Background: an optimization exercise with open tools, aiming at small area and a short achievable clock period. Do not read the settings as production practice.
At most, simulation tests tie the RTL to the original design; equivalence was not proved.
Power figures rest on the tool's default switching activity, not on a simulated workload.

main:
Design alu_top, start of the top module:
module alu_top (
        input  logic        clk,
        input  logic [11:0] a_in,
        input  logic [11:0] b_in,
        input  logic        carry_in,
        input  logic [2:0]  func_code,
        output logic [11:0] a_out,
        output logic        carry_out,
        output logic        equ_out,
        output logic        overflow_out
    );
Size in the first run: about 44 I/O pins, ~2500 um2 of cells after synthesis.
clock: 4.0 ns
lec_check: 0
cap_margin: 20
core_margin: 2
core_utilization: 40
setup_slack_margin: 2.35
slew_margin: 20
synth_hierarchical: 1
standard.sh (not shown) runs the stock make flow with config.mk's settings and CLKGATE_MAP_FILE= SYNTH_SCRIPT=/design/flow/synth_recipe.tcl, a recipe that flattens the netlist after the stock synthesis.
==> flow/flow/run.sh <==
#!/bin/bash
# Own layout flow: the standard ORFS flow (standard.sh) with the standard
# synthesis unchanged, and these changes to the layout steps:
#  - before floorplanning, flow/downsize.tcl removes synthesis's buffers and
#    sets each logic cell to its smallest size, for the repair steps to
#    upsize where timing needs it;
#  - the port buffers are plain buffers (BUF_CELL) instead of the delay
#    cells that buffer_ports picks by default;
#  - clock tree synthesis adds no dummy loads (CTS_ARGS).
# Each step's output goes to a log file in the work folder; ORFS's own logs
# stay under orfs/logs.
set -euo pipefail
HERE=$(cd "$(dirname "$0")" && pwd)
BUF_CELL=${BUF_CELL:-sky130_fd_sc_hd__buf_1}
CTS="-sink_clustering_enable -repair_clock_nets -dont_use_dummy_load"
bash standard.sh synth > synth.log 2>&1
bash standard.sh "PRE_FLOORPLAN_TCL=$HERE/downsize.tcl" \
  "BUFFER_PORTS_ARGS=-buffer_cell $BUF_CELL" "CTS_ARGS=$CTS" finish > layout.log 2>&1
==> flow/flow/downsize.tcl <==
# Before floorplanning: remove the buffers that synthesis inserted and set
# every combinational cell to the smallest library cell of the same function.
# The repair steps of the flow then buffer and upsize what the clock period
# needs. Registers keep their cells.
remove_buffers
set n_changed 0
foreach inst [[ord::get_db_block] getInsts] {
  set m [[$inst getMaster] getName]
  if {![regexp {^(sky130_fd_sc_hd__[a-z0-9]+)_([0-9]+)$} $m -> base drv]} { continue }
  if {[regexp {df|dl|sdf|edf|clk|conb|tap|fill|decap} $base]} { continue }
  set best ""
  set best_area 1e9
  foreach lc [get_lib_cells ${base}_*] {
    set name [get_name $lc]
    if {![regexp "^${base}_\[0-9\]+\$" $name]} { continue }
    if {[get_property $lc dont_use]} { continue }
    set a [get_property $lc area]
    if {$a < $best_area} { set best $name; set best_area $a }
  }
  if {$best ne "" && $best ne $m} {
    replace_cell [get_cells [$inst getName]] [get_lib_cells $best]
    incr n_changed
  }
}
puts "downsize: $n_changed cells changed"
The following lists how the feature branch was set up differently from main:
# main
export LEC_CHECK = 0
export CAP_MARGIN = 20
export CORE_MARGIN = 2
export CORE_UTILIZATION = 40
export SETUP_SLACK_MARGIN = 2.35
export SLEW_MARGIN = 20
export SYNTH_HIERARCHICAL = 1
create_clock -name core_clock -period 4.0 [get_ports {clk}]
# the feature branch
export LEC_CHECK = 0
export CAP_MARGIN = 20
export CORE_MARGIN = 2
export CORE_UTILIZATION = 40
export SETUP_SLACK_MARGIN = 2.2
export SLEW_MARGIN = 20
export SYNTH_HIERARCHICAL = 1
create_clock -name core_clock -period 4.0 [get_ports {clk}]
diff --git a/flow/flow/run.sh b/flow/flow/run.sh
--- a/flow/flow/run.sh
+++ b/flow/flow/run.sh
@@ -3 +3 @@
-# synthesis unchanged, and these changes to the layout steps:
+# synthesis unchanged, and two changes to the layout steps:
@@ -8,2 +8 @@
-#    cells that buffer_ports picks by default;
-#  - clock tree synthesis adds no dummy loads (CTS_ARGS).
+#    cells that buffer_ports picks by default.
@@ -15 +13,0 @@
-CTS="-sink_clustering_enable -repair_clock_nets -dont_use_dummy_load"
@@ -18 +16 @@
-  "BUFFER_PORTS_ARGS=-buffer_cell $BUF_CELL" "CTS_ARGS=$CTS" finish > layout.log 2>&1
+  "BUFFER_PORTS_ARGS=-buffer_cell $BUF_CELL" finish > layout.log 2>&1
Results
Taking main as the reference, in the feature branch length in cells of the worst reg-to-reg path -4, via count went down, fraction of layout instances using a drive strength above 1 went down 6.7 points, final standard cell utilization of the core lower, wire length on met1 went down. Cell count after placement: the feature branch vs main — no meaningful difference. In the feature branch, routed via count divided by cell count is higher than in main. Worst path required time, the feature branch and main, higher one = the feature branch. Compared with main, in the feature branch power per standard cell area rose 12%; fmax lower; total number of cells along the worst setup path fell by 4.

================================

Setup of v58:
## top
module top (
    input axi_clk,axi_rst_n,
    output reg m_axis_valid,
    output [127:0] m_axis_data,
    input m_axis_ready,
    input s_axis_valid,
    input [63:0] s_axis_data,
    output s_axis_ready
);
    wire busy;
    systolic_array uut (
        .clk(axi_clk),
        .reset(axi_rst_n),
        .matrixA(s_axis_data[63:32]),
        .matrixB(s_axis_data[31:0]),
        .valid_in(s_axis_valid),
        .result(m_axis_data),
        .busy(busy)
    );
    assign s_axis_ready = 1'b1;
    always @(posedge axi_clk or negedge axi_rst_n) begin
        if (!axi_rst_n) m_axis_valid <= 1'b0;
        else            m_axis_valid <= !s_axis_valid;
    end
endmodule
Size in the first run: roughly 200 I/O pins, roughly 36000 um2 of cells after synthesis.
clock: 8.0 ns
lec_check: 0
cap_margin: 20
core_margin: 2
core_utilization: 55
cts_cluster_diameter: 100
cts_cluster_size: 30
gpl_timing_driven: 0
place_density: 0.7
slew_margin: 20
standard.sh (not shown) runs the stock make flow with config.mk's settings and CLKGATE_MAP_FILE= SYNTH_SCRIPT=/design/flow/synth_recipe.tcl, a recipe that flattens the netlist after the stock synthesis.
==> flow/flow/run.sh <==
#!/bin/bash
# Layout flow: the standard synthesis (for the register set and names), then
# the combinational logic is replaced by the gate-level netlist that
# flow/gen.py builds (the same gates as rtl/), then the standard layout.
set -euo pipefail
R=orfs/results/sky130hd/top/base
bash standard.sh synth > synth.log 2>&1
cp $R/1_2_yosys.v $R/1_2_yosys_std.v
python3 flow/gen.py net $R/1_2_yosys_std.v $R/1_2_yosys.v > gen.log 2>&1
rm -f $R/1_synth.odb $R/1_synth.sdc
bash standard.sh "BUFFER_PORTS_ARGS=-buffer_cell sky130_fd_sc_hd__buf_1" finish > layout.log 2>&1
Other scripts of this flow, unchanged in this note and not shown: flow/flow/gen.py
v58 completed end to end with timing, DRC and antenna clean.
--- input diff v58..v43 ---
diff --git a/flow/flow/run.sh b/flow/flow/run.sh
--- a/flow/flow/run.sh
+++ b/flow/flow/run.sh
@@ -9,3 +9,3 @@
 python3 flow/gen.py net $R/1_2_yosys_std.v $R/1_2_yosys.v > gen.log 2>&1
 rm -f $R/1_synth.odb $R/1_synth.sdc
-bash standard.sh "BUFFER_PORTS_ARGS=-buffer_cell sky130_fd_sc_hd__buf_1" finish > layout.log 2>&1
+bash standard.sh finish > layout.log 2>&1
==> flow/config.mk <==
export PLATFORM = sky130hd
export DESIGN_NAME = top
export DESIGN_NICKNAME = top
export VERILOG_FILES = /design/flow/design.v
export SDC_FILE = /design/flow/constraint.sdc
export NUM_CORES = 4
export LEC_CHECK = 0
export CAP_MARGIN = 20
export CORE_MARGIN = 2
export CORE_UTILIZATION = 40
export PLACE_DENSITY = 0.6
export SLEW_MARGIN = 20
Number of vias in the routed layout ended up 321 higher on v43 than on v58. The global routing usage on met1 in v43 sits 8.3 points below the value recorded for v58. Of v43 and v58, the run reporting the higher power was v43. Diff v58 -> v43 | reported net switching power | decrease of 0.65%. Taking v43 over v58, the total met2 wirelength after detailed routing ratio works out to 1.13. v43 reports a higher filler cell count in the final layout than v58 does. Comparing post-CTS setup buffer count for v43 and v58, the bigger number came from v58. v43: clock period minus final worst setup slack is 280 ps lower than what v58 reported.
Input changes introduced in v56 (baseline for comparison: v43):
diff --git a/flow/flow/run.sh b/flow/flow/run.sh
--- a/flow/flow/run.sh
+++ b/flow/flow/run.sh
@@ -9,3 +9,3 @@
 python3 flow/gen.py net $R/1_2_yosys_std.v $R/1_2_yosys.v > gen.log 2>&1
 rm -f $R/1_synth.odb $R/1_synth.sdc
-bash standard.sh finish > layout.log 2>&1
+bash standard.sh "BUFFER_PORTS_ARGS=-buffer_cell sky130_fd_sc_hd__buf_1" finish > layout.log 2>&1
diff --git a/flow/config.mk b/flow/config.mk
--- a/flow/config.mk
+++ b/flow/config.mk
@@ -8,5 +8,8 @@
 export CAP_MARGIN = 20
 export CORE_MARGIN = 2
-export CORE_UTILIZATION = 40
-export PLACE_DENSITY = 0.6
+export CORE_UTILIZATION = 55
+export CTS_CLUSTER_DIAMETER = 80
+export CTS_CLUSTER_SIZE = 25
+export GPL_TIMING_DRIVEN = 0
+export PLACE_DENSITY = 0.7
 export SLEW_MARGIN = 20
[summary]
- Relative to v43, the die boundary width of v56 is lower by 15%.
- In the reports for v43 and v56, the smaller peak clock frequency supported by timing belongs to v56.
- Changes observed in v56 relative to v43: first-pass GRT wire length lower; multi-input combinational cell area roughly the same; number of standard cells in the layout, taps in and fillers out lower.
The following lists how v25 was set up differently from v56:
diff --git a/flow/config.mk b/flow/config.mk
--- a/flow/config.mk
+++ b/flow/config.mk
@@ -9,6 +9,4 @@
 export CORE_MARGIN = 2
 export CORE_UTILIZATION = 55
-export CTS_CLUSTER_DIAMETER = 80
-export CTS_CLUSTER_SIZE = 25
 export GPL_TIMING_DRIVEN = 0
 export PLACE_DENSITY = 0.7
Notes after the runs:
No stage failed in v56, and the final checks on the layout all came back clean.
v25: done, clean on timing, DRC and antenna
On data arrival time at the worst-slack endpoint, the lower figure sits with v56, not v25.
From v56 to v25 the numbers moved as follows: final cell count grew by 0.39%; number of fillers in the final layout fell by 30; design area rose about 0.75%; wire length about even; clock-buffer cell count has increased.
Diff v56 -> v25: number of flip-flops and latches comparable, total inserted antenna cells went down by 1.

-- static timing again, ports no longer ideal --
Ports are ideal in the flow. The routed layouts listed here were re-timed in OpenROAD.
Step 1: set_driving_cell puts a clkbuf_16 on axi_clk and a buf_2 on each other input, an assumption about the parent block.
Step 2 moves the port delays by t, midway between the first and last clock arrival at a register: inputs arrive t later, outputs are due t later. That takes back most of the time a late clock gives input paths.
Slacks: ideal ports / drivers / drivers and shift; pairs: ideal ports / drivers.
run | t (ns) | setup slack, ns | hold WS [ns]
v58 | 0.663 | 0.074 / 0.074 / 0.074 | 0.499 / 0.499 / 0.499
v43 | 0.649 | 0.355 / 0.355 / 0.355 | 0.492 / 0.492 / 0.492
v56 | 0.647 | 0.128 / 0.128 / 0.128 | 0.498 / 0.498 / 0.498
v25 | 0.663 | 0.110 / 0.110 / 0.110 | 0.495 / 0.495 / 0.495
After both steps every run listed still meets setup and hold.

================================

ACTION ITEM: Your reply is to repeat, unchanged, the lines above running from the one with "cts_cluster_size: 30" up to and including the one with "--- input diff".

ANSWER TO THIS PROBLEM:
cts_cluster_size: 30
gpl_timing_driven: 0
place_density: 0.7
slew_margin: 20
standard.sh (not shown) runs the stock make flow with config.mk's settings and CLKGATE_MAP_FILE= SYNTH_SCRIPT=/design/flow/synth_recipe.tcl, a recipe that flattens the netlist after the stock synthesis.
==> flow/flow/run.sh <==
#!/bin/bash
# Layout flow: the standard synthesis (for the register set and names), then
# the combinational logic is replaced by the gate-level netlist that
# flow/gen.py builds (the same gates as rtl/), then the standard layout.
set -euo pipefail
R=orfs/results/sky130hd/top/base
bash standard.sh synth > synth.log 2>&1
cp $R/1_2_yosys.v $R/1_2_yosys_std.v
python3 flow/gen.py net $R/1_2_yosys_std.v $R/1_2_yosys.v > gen.log 2>&1
rm -f $R/1_synth.odb $R/1_synth.sdc
bash standard.sh "BUFFER_PORTS_ARGS=-buffer_cell sky130_fd_sc_hd__buf_1" finish > layout.log 2>&1
Other scripts of this flow, unchanged in this note and not shown: flow/flow/gen.py
v58 completed end to end with timing, DRC and antenna clean.
--- input diff v58..v43 ---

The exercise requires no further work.